Rud Mills direct involvement with the Nazis

Mills’s position is made unmistakably clear by the fact that he was also publishing outright Nazi propaganda at the time, including two issues of a paper called the National Socialist in 1936 and 1937, which bore a swastika on the masthead and ranted at some length about “Aryans” and Jews. (The front page of one issue is reproduced in Bird, Nazi Dreamtime.)

He personally sent a copy of The Odinist Religion to Hitler, and he worked closely with Australian Fascist leaders (Winter, Dreaming of a National Socialist Australia, pp. 42-47; Bird, Nazi Dreamtime, pp. 88-92, 116-119).

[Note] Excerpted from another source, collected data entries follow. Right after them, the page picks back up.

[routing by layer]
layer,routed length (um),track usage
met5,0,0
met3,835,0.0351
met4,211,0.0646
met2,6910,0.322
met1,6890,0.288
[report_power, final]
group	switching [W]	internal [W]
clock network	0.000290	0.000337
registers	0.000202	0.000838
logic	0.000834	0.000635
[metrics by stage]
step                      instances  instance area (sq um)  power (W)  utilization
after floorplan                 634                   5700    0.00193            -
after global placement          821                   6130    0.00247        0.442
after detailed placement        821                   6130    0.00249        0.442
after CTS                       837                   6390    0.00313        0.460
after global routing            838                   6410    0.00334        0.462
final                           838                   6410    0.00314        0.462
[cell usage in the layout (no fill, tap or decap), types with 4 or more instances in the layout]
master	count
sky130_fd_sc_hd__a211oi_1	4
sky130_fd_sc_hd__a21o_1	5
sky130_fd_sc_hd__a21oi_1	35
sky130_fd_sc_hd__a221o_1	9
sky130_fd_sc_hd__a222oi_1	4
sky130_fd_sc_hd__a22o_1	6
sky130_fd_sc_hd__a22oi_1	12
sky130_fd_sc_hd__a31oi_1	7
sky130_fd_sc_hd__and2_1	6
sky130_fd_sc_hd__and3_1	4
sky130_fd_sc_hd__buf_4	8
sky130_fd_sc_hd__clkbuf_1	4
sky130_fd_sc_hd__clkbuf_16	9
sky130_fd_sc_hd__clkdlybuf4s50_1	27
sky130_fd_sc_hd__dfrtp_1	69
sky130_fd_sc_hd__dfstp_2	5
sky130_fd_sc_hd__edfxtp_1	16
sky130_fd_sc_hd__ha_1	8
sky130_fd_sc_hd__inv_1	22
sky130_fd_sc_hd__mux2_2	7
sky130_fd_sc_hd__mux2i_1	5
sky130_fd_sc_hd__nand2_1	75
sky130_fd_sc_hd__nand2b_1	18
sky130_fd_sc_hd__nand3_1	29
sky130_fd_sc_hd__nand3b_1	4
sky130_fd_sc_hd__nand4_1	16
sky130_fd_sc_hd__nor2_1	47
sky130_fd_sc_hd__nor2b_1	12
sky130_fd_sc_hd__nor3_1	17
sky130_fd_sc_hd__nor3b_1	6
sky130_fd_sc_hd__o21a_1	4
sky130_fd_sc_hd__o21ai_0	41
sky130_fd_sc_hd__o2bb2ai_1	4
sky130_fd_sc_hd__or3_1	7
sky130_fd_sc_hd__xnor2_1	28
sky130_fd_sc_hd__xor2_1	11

Germany, of course, had its own Völkisch (Folkish) movement that promoted many of the similar ideas as Rud Mills: racial determinative religion, Christianity as an unnatural religion for the “aryan” race and the promotion of a re-imagined pre-Christian (or post-Christian in some cases) religion as the natural and necessary faith to which the white race must return.

It was here that the basic ideas of Odinism fused with the political principles of the Nazi Folkish movement and inspired the creation of the “Odinist Fellowship”

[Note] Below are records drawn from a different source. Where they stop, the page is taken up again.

This is an optimization exercise on Yosys and OpenROAD, whose aim is small area and a short achievable clock period, not a production implementation.
Only simulation tests tie the RTL to the original design; equivalence was not proved.
Power is estimated from default activity; no workload was simulated.

`flow/design.v`:
```
module sign_extend(
    input logic[15:0] Imm,
    output logic[31:0] SignImm
);
    assign SignImm = {{16{Imm[15]}}, Imm};
endmodule
module MUX_RegDst(
    input logic RegDst,
    input logic[31:0] Instr,
    output logic[5:0] RegDst_out
);
    assign RegDst_out = RegDst ? Instr[15:11] : Instr[20:16];
endmodule
module MUX_MemtoReg(
    input logic MemtoReg,
    input logic[31:0] ALUResult, RD,
    output logic[31:0] MemtoReg_out
);
    assign MemtoReg_out = MemtoReg ? RD : ALUResult;
endmodule
module MUX_ALUSrc(
    input logic ALUSrc,
    input logic[31:0] RD2, SignImm,
    output logic[31:0] ALUSrc_out
);
    assign ALUSrc_out = ALUSrc ? SignImm : RD2;
endmodule
module data_memory(
    input logic clk, rst,
    input logic[31:0] A, WD,
    input logic WE,
    output logic[31:0] RD, probe
);
    logic[31:0] memory [31:0];
    logic[4:0] low_5_bits;
    assign low_5_bits = A[4:0];
    assign RD = memory[low_5_bits];
    assign probe = memory[low_5_bits];
    genvar i;
    generate
        for(i = 0; i < 32; i++) begin : words
            always @(posedge clk or negedge rst)
                if(!rst)
                    memory[i] <= i;
                else if(WE && low_5_bits == i)
                    memory[i] <= WD;
        end
    endgenerate
endmodule
module register_file(
	input logic clk, rst,
	input logic [4:0] A1, A2, A3,
	input logic [31:0] WD3,
	input logic WE3,
	output logic [31:0] RD1, RD2, probe
);
	logic [31:0] registers [31:0];
	assign RD1 = registers[A1];
	assign RD2 = registers[A2];
	assign probe = registers[A3];
	genvar i;
	generate
		for(i = 0; i < 32; i++) begin : regs
			always @(posedge clk or negedge rst)
				if(!rst)
					registers[i] <= i;
				else if(WE3 && A3 == i)
					registers[i] <= WD3;
		end
	endgenerate
endmodule
module ALU( 
	input logic[31:0] SrcA, SrcB,
	input logic[2:0] ALUControl,
	output logic[31:0] ALUResult
);
	always_comb
		case(ALUControl)
			3'b010: ALUResult <= SrcA + SrcB;
			3'b110: ALUResult <= SrcA - SrcB;
			default: ALUResult <= 0;
		endcase
endmodule
module instruction_register(
    input logic clk, rst,
    input logic[31:0] D,
    output logic[31:0] RD
);
    always @(posedge clk or negedge rst)
    begin
        if(!rst)
            RD <= 32'b0;
        else
            RD <= D;
    end
endmodule
module  SevenSegmentDisplay(
	input logic[3:0] number,
	output logic[6:0] display
);
	always_comb
	case(number)
		4'b0000 : display = 7'b0000001;
		4'b0001 : display = 7'b1001111;
		4'b0010 : display = 7'b0010010;
		4'b0011 : display = 7'b0000110;
		4'b0100 : display = 7'b1001100;
		4'b0101 : display = 7'b0100100;
		4'b0110 : display = 7'b0100000;
		4'b0111 : display = 7'b0001111;
		4'b1000 : display = 7'b0000000;
		4'b1001 : display = 7'b0000100;
		4'b1010 : display = 7'b0001000;
		4'b1011 : display = 7'b1100000;
		4'b1100 : display = 7'b0110001;
		4'b1101 : display = 7'b1000010;
		4'b1110 : display = 7'b0110000;
		4'b1111 : display = 7'b0111000;
		default : display = 7'b0000000;
	endcase
endmodule
module PC(
	input logic clk, rst,
    input logic[31:0] instruction_in,
    input logic RegWrite, MemWrite,
    output logic[31:0] probe_register_file,
    output logic[31:0] probe_data_memory,
	 output logic[6:0] display1, display2
);
    logic[31:0] instruction;
    instruction_register instruction_register_inst(clk, rst, instruction_in, instruction);
    logic[5:0] opcode;
    assign opcode = instruction[31:26];
    logic RegDst, ALUSrc, MemtoReg;
    logic[2:0] ALUControl;
    assign RegDst = opcode[5];
    assign ALUSrc = opcode[4];
    assign ALUControl = opcode[3:1];
    assign MemtoReg = opcode[0];
    logic[31:0] RD1, RD2, WD3;
    logic[4:0] A1, A2, A3;
    assign A1 = instruction[25:21];
    assign A2 = instruction[20:16];
    logic[5:0] RegDst_out;
    MUX_RegDst MUX_RegDst_inst(RegDst, instruction, RegDst_out);
    assign A3 = RegDst_out[4:0];
    register_file register_file_inst(clk, rst, A1, A2, A3, WD3, RegWrite, RD1, RD2, probe_register_file);
    logic[15:0] low_16_bits;
    logic[31:0] SignImm;
    assign low_16_bits = instruction[15:0];
    sign_extend sign_extend_inst(low_16_bits, SignImm);
    logic[31:0] SrcA, SrcB, ALUResult;
    assign SrcA = RD1;
    MUX_ALUSrc MUX_ALUSrc_inst(ALUSrc, RD2, SignImm, SrcB);
    ALU ALU_inst(SrcA, SrcB, ALUControl, ALUResult);
    logic[31:0] WD, RD;
    assign WD = RD2;
    data_memory data_memory_inst(clk, rst, ALUResult, WD, MemWrite, RD, probe_data_memory);
    MUX_MemtoReg MUX_MemtoReg_inst(MemtoReg, ALUResult, RD, WD3);
	 SevenSegmentDisplay SevenSeg1(probe_register_file[8:5], display2);
	 SevenSegmentDisplay SevenSeg2(probe_register_file[3:0], display1);
endmodule
```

It was here that a familiar character enters the stage, who would become critical to the spread of Odnism in the United States. Else Christiansen, a member of the Danish Nazi Party and avowed “Folkist” was inspired also by Alexander Rud Mills’ Odinism, and when she immigrated to Canada she brought this faith with her and formed the Odinist Fellowship.

The end: Australia First, arrest and decline in popularity

In March 1942, Mills was detained under harsh conditions by the wartime Australian government along with members of the isolationist Australia First discussion group, which he had joined in 1941 (Bird, Nazi Dreamtime, pp. 257). Whether his detention was legally justifiable is still debated by Australian historians. Some have called it an illegal infringement of civil rights. Others point to the threat of Japanese invasion as justification for the measure—some, though not all, of the Australia First circle were advocating cooperation with Japan, although Mills himself seems not to have done this (Bird, Nazi Dreamtime, pp. 316-320). In any case, no criminal charges were ultimately filed against Mills. He was released from detention in December 1942, but his Anglecyn Church of Odin dissolved, although some Odinists allegedly continued practicing in secret.

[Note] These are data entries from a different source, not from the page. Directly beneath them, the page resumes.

This is an optimization exercise on Yosys and OpenROAD, whose aim is small area and a short achievable clock period, not a production implementation.
The RTL was checked by simulation tests, not by an equivalence proof against the original design.

==> inputs of run Z <==
## FIR_Filter_16tap
module FIR_Filter_16tap #(parameter N = 16)(
    input clk, reset, enable,
    input [N-1:0] data_in,
    output [31:0] data_out
);
clock: 16.0 ns
lec_check: 0
cap_margin: 20
core_margin: 2
core_utilization: 70
slew_margin: 20
standard.sh (not shown) runs the stock make flow with config.mk's settings and CLKGATE_MAP_FILE= SYNTH_SCRIPT=/design/flow/synth_recipe.tcl, a recipe that flattens the netlist after the stock synthesis.
==> flow/flow/run.sh <==
#!/bin/bash
# Layout flow: the standard flow with its synthesis netlist replaced by a
# hand-built gate netlist of the same design (flow/hand.py), then
#  - flow/fixpol.py removes inverters around full adders (a full adder is
#    self-dual); the logic function is unchanged;
#  - timing repair aims at a tighter setup margin than the 16 ns clock needs;
#  - ports are buffered with buf_2, and the clock tree uses clkbuf_4/8 with
#    larger sink clusters and no dummy loads.
# The standard synthesis still runs first; if its registers (names and cell
# types) differ from the hand netlist's, its own netlist is kept instead.
set -euo pipefail
MARGIN=${MARGIN:-11}
CTS="-sink_clustering_enable -repair_clock_nets -dont_use_dummy_load -buf_list {sky130_fd_sc_hd__clkbuf_8} -sink_clustering_size 15 -sink_clustering_max_diameter 60"
R=orfs/results/sky130hd/FIR_Filter_16tap/base
bash standard.sh synth > make_synth.log 2>&1
cp $R/1_2_yosys.v std_synth.v
python3 flow/hand.py --pol alt --csC --x1c --cpaA bk -o hand.v > hand.log 2>&1
regs() { grep -o 'dfxtp_1 [^ ]*' "$1" | sort; }
if [[ "$(regs std_synth.v)" == "$(regs hand.v)" ]] && [[ $(regs hand.v | wc -l) -gt 0 ]]; then
  echo "using hand netlist" >> hand.log
  cp hand.v $R/1_2_yosys.v
else
  echo "register mismatch: keeping the standard netlist" >> hand.log
fi
python3 flow/fixpol.py $R/1_2_yosys.v > fixpol.log 2>&1
touch $R/1_2_yosys.v
bash standard.sh finish SETUP_SLACK_MARGIN=$MARGIN "BUFFER_PORTS_ARGS=-buffer_cell sky130_fd_sc_hd__buf_2" "CTS_ARGS=$CTS" > make_finish.log 2>&1
Other scripts of this flow, unchanged in this note and not shown: flow/flow/fixpol.py, flow/flow/hand.py
==> run K (differences from run Z) <==
==> flow/flow/run.sh (replaced) <==
#!/bin/bash
# Layout flow: the standard flow with its synthesis netlist replaced by a
# hand-built gate netlist of the same design (flow/hand.py, the script that
# also wrote rtl/fir_filter_16tap.v, so registers and adder structure match
# the RTL one for one), then
#  - flow/fixpol.py removes inverters around full adders (a full adder is
#    self-dual); the logic function is unchanged;
#  - timing repair aims at a setup margin of 11.3 ns (about a 4.7 ns period)
#    instead of the bare 16 ns clock;
#  - ports are buffered with buf_4 cells, and the clock tree uses clkbuf_8
#    cells, sink clusters of 15 and no dummy loads.
# The standard synthesis still runs first; if its registers (names and cell
# types) differ from the hand netlist's, its own netlist is kept instead.
# Logs: make_synth.log, hand.log, fixpol.log, make_finish.log here, and the
# ORFS logs under orfs/logs.
set -euo pipefail
MARGIN=${MARGIN:-11.3}
CTS="-sink_clustering_enable -repair_clock_nets -dont_use_dummy_load -buf_list {sky130_fd_sc_hd__clkbuf_8} -sink_clustering_size 15 -sink_clustering_max_diameter 60"
R=orfs/results/sky130hd/FIR_Filter_16tap/base
bash standard.sh synth > make_synth.log 2>&1
cp $R/1_2_yosys.v std_synth.v
python3 flow/hand.py --pol alt --csC --x1c --cpaA bk -o hand.v > hand.log 2>&1
regs() { grep -o 'dfxtp_1 [^ ]*' "$1" | sort; }
if [[ "$(regs std_synth.v)" == "$(regs hand.v)" ]] && [[ $(regs hand.v | wc -l) -gt 0 ]]; then
  echo "using hand netlist" >> hand.log
  cp hand.v $R/1_2_yosys.v
else
  echo "register mismatch: keeping the standard netlist" >> hand.log
fi
python3 flow/fixpol.py $R/1_2_yosys.v > fixpol.log 2>&1
touch $R/1_2_yosys.v
bash standard.sh finish SETUP_SLACK_MARGIN=$MARGIN "BUFFER_PORTS_ARGS=-buffer_cell sky130_fd_sc_hd__buf_4" "CTS_ARGS=$CTS" > make_finish.log 2>&1
- CORE_UTILIZATION: 70 -> 62
- PLACE_DENSITY: unset -> 0.75
==> results.yml <==
run_status:
  outcome: "no timing/DRC/antenna violations"
floorplan:
  dieArea_mm2: 0.0234
  tap-cell-count: 280
final_layout:
  multiInputGateArea_mm2: 0.00874
  sh_seq_area: 0.389
  drive_gt1_frac: 0.0704
  signal_buffers: 54
  layout_common_cells: "dfxtp_1 (325), fa_1 (259), nand2_1 (200), nor2_1 (180), inv_1 (116)"
  stdcell_count: 1714
timing:
  fmax_ghz: 0.207
worst_setup_path:
  r2r_start: "y1[2]"
  reg2reg_to: "y1[18]"
  path_delay_family: "compound AO/OA/AOI/OAI gates"
placement:
  place_congestion: 0.824
[end of results for run Z]
==> results.yml <==
final_layout:
  sh_seq_area: 0.376
  stdcell_count: 1776
  multiInputGateArea_mm2: 0.00897
  n_fill_cell: 1741
  signal_buffers: 71
  drive_gt1_frac: 0.105
floorplan:
  tap-cell-count: 324
run_status:
  outcome: "no timing/DRC/antenna violations"
worst_setup_path:
  path_delay_family: "XOR/XNOR gates"
  r2r_start: "y1[0]"
placement:
  place_congestion: 0.837
[end of results for run K]
From an optimization exercise on the open Yosys and OpenROAD flow, aimed at small area; shortcuts taken in it are not production practice. Function was not checked in any run shown here: the RTL went through the layout flow alone. No activity file was given, so power comes from the tool's default toggle rates.

## flow/config.mk

```make
export PLATFORM = sky130hd
export DESIGN_NAME = rst_cipher
export DESIGN_NICKNAME = rst_cipher
export VERILOG_FILES = /design/flow/design.v
export SDC_FILE = /design/flow/constraint.sdc
export NUM_CORES = 4
export LEC_CHECK = 0
export CAP_MARGIN = 0
export CORE_MARGIN = 2
export CORE_UTILIZATION = 35
export GPL_TIMING_DRIVEN = 0
export SLEW_MARGIN = 0
export SYNTH_HIERARCHICAL = 1
export SYNTH_MINIMUM_KEEP_SIZE = 0
```

## flow/constraint.sdc

```tcl
create_clock -name core_clock -period 6.0 [get_ports {clk}]
set_input_delay 1.2000 -clock core_clock [delete_from_list [all_inputs] [get_ports {clk}]]
set_output_delay 1.2000 -clock core_clock [all_outputs]
set_load 0.01 [all_outputs]
```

After the war, Mills tried and failed to win restitution for his imprisonment. He apparently tried to re-establish his church in the 1950s as the First Church of Odin, but it was not successful (Gardell, Gods of the Blood, p. 167). He self-published his last work on Odinism, a pamphlet called The Call of our Ancient Nordic Religion, in 1957.

And it’s in prison, ironically, where Alexander Rud Mills would have his most lasting legacy: through Else Christiansen’s prison ministry.

Else Christiansen saw prison ministry as an essential part of a Folkish resurgence in the Americas. She began doing direct prison ministry in Florida and introduced “Odinism” as a viable alternative to Christian and Muslim prison ministry as a way for prisoners to organize and establish relationships. When they got out of prison, Else would pass the former inmates onto a support network that would help further guide them to be tools of the far right white nationalist cause.

Which is why, to this day, Odinism is almost exclusively used as a term within the prison system to describe a religion that is fundamentally white nationalist in its beliefs and goals.